We use a simple machine learning model, logistically-weighted regularized linear least squares regression, in order to predict baseball, basketball, football, and hockey games. We do so using only the thirty-year record of which visiting teams played which home teams, on what date, and what the final score was. No real “statistics” are used. The method works best in basketball, likely because it is high-scoring and has long seasons. It works better in football and hockey than in baseball, but in baseball the predictions are closer to a theoretical optimum. The football predictions, while good, can in principle be made much better, and the hockey predictions can be made somewhat better. These findings tells us that in basketball, most statistics are subsumed by the scores of the games, whereas in baseball, football, and hockey, further study of game and player statistics is necessary to predict games as well as can be done.

That is an almost Hayekian result, and I wonder what the people at 538 will think of it.

For the pointer I thank Agustin Lebron.

I thought that was bizarre too on first reading, but the rest makes it clear–they don’t mean “statistics” the branch of mathematics, they mean statistics as a sports fan would think of them. All they have is the final scores, who’s the home team, and the time series order, but they don’t have any details about who played what game or who had the ball for how long or so on.

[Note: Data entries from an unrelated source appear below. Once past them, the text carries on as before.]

<file path="src/rtl/mem_initiator.sv">
// Burst initiator for the single-port byte memory. It accepts write and read burst commands.
// Write beats are streamed into the memory, and read beats come back under rd_ready backpressure.
module mem_initiator #(
    parameter int ADDR_W = 8,
    parameter int DATA_W = 8,
    parameter int LEN_W  = 4,
    parameter int RD_LAT = 1
) (
    input  logic              clk,
    input  logic              rst,
    input  logic              cmd_valid,
    output logic              cmd_ready,
    input  logic              cmd_write,
    input  logic [ADDR_W-1:0] cmd_addr,
    input  logic [LEN_W-1:0]  cmd_len,
    input  logic              wr_valid,
    output logic              wr_ready,
    input  logic [DATA_W-1:0] wr_data,
    output logic              rd_valid,
    input  logic              rd_ready,
    output logic [DATA_W-1:0] rd_data,
    output logic              rd_last,
    output logic              busy,
    output logic [ADDR_W-1:0] mem_address,
    output logic [DATA_W-1:0] mem_data_in,
    output logic              mem_read_en,
    output logic              mem_write_en,
    input  logic [DATA_W-1:0] mem_data_out
);

    localparam logic [1:0] ST_IDLE    = 2'd0;
    localparam logic [1:0] ST_WRITE   = 2'd1;
    localparam logic [1:0] ST_RD_WAIT = 2'd2;
    localparam logic [1:0] ST_RD_HOLD = 2'd3;

    localparam int                WAIT_W    = (RD_LAT < 2) ? 1 : $clog2(RD_LAT + 1);
    localparam logic [WAIT_W-1:0] WAIT_LOAD = WAIT_W'(RD_LAT);
    localparam logic [WAIT_W-1:0] WAIT_ZERO = {WAIT_W{1'b0}};
    localparam logic [LEN_W-1:0]  LEN_ZERO  = {LEN_W{1'b0}};
    localparam logic [LEN_W-1:0]  LEN_ONE   = LEN_W'(1);
    localparam logic [ADDR_W-1:0] ADDR_ZERO = {ADDR_W{1'b0}};
    localparam logic [ADDR_W-1:0] ADDR_ONE  = ADDR_W'(1);
    localparam logic [DATA_W-1:0] DATA_ZERO = {DATA_W{1'b0}};

    logic [1:0]        state;
    logic [ADDR_W-1:0] addr;
    logic [ADDR_W-1:0] addr_inc;
    logic [LEN_W-1:0]  beats_left;
    logic [WAIT_W-1:0] wait_cnt;
    logic              cmd_fire;
    logic              wr_fire;
    logic              rd_fire;
    logic              rd_sample;

    assign cmd_ready = (state == ST_IDLE) && !rst;
    assign wr_ready  = (state == ST_WRITE) && !rst;
    assign busy      = (state != ST_IDLE);

    // Handshake qualifiers shared by the control, memory-side and read-side registers.
    assign cmd_fire  = cmd_valid && cmd_ready;
    assign wr_fire   = wr_valid && wr_ready;
    assign rd_fire   = (state == ST_RD_HOLD) && rd_valid && rd_ready;
    assign rd_sample = (state == ST_RD_WAIT) && (wait_cnt == WAIT_ZERO);
    assign addr_inc  = addr + ADDR_ONE;

    // Burst control: state, running address, remaining beats and read-latency countdown.
    always_ff @(posedge clk) begin
        if (rst) begin
            state      <= ST_IDLE;
            addr       <= ADDR_ZERO;
            beats_left <= LEN_ZERO;
            wait_cnt   <= WAIT_ZERO;
        end else begin
            case (state)
                ST_IDLE: begin
                    if (cmd_fire) begin
                        addr       <= cmd_addr;
                        beats_left <= cmd_len;
                        if (cmd_write) begin
                            state <= ST_WRITE;
                        end else begin
                            state    <= ST_RD_WAIT;
                            wait_cnt <= WAIT_LOAD;
                        end
                    end
                end
                ST_WRITE: begin
                    if (wr_fire) begin
                        addr <= addr_inc;
                        if (beats_left == LEN_ZERO) begin
                            state <= ST_IDLE;
                        end else begin
                            beats_left <= beats_left - LEN_ONE;
                        end
                    end
                end
                ST_RD_WAIT: begin
                    // The count reaches zero exactly when the memory output is valid.
                    if (wait_cnt == WAIT_ZERO) begin
                        state <= ST_RD_HOLD;
                    end else begin
                        wait_cnt <= wait_cnt - WAIT_W'(1);
                    end
                end
                ST_RD_HOLD: begin
                    if (rd_fire) begin
                        if (rd_last) begin
                            state <= ST_IDLE;
                        end else begin
                            addr       <= addr_inc;
                            beats_left <= beats_left - LEN_ONE;
                            wait_cnt   <= WAIT_LOAD;
                            state      <= ST_RD_WAIT;
                        end
                    end
                end
                default: begin
                    state <= ST_IDLE;
                end
            endcase
        end
    end

    // Memory bus: single-cycle read/write strobes with their address and write data.
    always_ff @(posedge clk) begin
        if (rst) begin
            mem_address  <= ADDR_ZERO;
            mem_data_in  <= DATA_ZERO;
            mem_read_en  <= 1'b0;
            mem_write_en <= 1'b0;
        end else begin
            mem_read_en  <= 1'b0;
            mem_write_en <= 1'b0;
            if (cmd_fire && !cmd_write) begin
                mem_address <= cmd_addr;
                mem_read_en <= 1'b1;
            end else if (wr_fire) begin
                mem_address  <= addr;
                mem_data_in  <= wr_data;
                mem_write_en <= 1'b1;
            end else if (rd_fire && !rd_last) begin
                mem_address <= addr_inc;
                mem_read_en <= 1'b1;
            end else begin
                mem_address <= mem_address;
            end
        end
    end

    // Read return: capture memory data and hold it stable until the consumer takes it.
    always_ff @(posedge clk) begin
        if (rst) begin
            rd_valid <= 1'b0;
            rd_data  <= DATA_ZERO;
            rd_last  <= 1'b0;
        end else begin
            if (rd_sample) begin
                rd_data  <= mem_data_out;
                rd_valid <= 1'b1;
                rd_last  <= (beats_left == LEN_ZERO);
            end else if (rd_fire) begin
                rd_valid <= 1'b0;
            end else begin
                rd_valid <= rd_valid;
            end
        end
    end

endmodule

</file>
$ cat src/rtl/multicycle_control.sv
// multicycle_control: multicycle MIPS control FSM with retire pulse and retired-instruction counter
module multicycle_control
    import mc_pkg::*;
(
    input  logic        clk,
    input  logic        rst,
    input  logic [5:0]  opcode,
    input  logic        mem_ready,
    output logic        PCWrite,
    output logic        PCWriteCond,
    output logic        IorD,
    output logic        MemRead,
    output logic        MemWrite,
    output logic        MemtoReg,
    output logic        IRWrite,
    output logic        ALUSrcA,
    output logic        RegWrite,
    output logic        RegDst,
    output logic [1:0]  ALUOp,
    output logic [1:0]  ALUSrcB,
    output logic [1:0]  PCSource,
    output logic [3:0]  state,
    output logic        instr_done,
    output logic        illegal_op,
    output logic [31:0] retired
);
    state_t cur, nxt;
    logic   done, illegal;

    assign state      = cur;
    assign instr_done = done & ~rst;
    assign illegal_op = illegal & ~rst;

    mc_ctrl_decode u_decode (
        .state       (cur),
        .fetch_ok    (mem_ready & ~rst),
        .PCWrite     (PCWrite),
        .PCWriteCond (PCWriteCond),
        .IorD        (IorD),
        .MemRead     (MemRead),
        .MemWrite    (MemWrite),
        .MemtoReg    (MemtoReg),
        .IRWrite     (IRWrite),
        .ALUSrcA     (ALUSrcA),
        .RegWrite    (RegWrite),
        .RegDst      (RegDst),
        .ALUOp       (ALUOp),
        .ALUSrcB     (ALUSrcB),
        .PCSource    (PCSource)
    );

    // state register; reset abandons whatever instruction is in flight
    always_ff @(posedge clk or posedge rst) begin
        if (rst) cur <= S_FETCH;
        else     cur <= nxt;
    end

    // next state, plus retire/illegal flags raised on the cycle that returns to FETCH
    always_comb begin
        nxt     = cur;
        done    = 1'b0;
        illegal = 1'b0;
        case (cur)
            S_FETCH:  nxt = mem_ready ? S_DECODE : S_FETCH;
            S_DECODE: begin
                case (opcode)
                    OP_LW, OP_SW: nxt = S_MEMADR;
                    OP_RTYPE:     nxt = S_EXEC;
                    OP_BEQ:       nxt = S_BEQ;
                    OP_J:         nxt = S_JUMP;
                    OP_ADDI:      nxt = S_ADDIEX;
                    default: begin
                        nxt     = S_FETCH;
                        illegal = 1'b1;
                    end
                endcase
            end
            S_MEMADR: nxt = (opcode == OP_SW) ? S_MEMWR : S_MEMRD;
            S_MEMRD:  nxt = mem_ready ? S_MEMWB : S_MEMRD;
            S_MEMWR: begin
                nxt  = mem_ready ? S_FETCH : S_MEMWR;
                done = mem_ready;
            end
            S_EXEC:   nxt = S_RWB;
            S_ADDIEX: nxt = S_ADDIWB;
            S_MEMWB, S_RWB, S_BEQ, S_JUMP, S_ADDIWB: begin
                nxt  = S_FETCH;
                done = 1'b1;
            end
            default:  nxt = S_FETCH;
        endcase
    end

    // retired-instruction counter, wraps naturally at 32 bits
    always_ff @(posedge clk or posedge rst) begin
        if (rst)             retired <= 32'd0;
        else if (instr_done) retired <= retired + 32'd1;
    end
endmodule
[src/rtl/mult_control.sv]
// Sequencing controller for the add-shift multiplier datapath: turns the Execute and
// ClearXA_LoadB levels into per-cycle clear/load/add/shift strobes, one multiply per press.
module mult_control #(
    parameter int unsigned WIDTH = 8
) (
    input  logic Clk,
    input  logic Reset_n,
    input  logic Execute,
    input  logic ClearXA_LoadB,
    input  logic M,
    output logic Clr_XA,
    output logic Ld_B,
    output logic Ld_XA,
    output logic Sub,
    output logic Shift_En,
    output logic Busy,
    output logic Done
);

    localparam int unsigned CntW = (WIDTH > 1) ? $clog2(WIDTH) : 1;
    localparam logic [CntW-1:0] CntLast = CntW'(WIDTH - 1);

    typedef enum logic [2:0] {
        StIdle,
        StClear,
        StAdd,
        StShift,
        StHold
    } state_e;

    state_e          state_q, state_d;
    logic [CntW-1:0] cnt_q, cnt_d;
    logic            last_iter;

    assign last_iter = (cnt_q == CntLast);

    always_ff @(posedge Clk or negedge Reset_n) begin
        if (!Reset_n) begin
            state_q <= StIdle;
            cnt_q   <= '0;
        end else begin
            state_q <= state_d;
            cnt_q   <= cnt_d;
        end
    end

    always_comb begin
        state_d  = state_q;
        cnt_d    = cnt_q;
        Clr_XA   = 1'b0;
        Ld_B     = 1'b0;
        Ld_XA    = 1'b0;
        Sub      = 1'b0;
        Shift_En = 1'b0;
        Busy     = 1'b0;
        Done     = 1'b0;

        unique case (state_q)
            StIdle: begin
                if (Execute) begin
                    state_d = StClear;
                end else if (ClearXA_LoadB && Reset_n) begin
                    // Mealy load strobes must stay low while reset is held
                    Clr_XA = 1'b1;
                    Ld_B   = 1'b1;
                end
            end
            StClear: begin
                Clr_XA  = 1'b1;
                Busy    = 1'b1;
                cnt_d   = '0;
                state_d = StAdd;
            end
            StAdd: begin
                Busy    = 1'b1;
                Ld_XA   = M;
                // Last multiplier bit carries negative weight in two's complement
                Sub     = M & last_iter;
                state_d = StShift;
            end
            StShift: begin
                Busy     = 1'b1;
                Shift_En = 1'b1;
                if (last_iter) begin
                    state_d = StHold;
                end else begin
                    cnt_d   = cnt_q + CntW'(1);
                    state_d = StAdd;
                end
            end
            StHold: begin
                Done = 1'b1;
                if (!Execute) begin
                    state_d = StIdle;
                end
            end
            default: begin
                state_d = StIdle;
            end
        endcase
    end

endmodule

Having the final score sure sounds like a statistic as a sports fan would think of it.

I was thinking that they somehow were getting good predictions just from scheduling information, and not from any results of play.

Can somebody explain what this means? Thanks

I think what they want to say by ‘statistics’ is the kind of detailled statistics that is available for example for Baseball, where you have runs per player and so on, basically creating a complex multi-dimensional predictive model.

Technically the method they used is just predictive statistics (logistical regression), but using only scores and home vs visitor data.

I don’t find it very surprising that you can make such predictions with a certain level of confidence, simply because “rich teams” (as in “Moneyball”) will win more often than poor teams, and therefore past wins are predictive of future wins. It all depends on what margin of error you are willing to accept.

Moneyball is about a poor team that uses a different set of statistics to identify undervalued players and win vs. “rich teams”. Not what you are implying.

Their use of different stats made them an outlier. So perhaps the model would have more variance when predicting outcomes of Oakland games, but better with non-Oakland games.

Though nowadays more teams use Moneyball tactics so it might not work as well.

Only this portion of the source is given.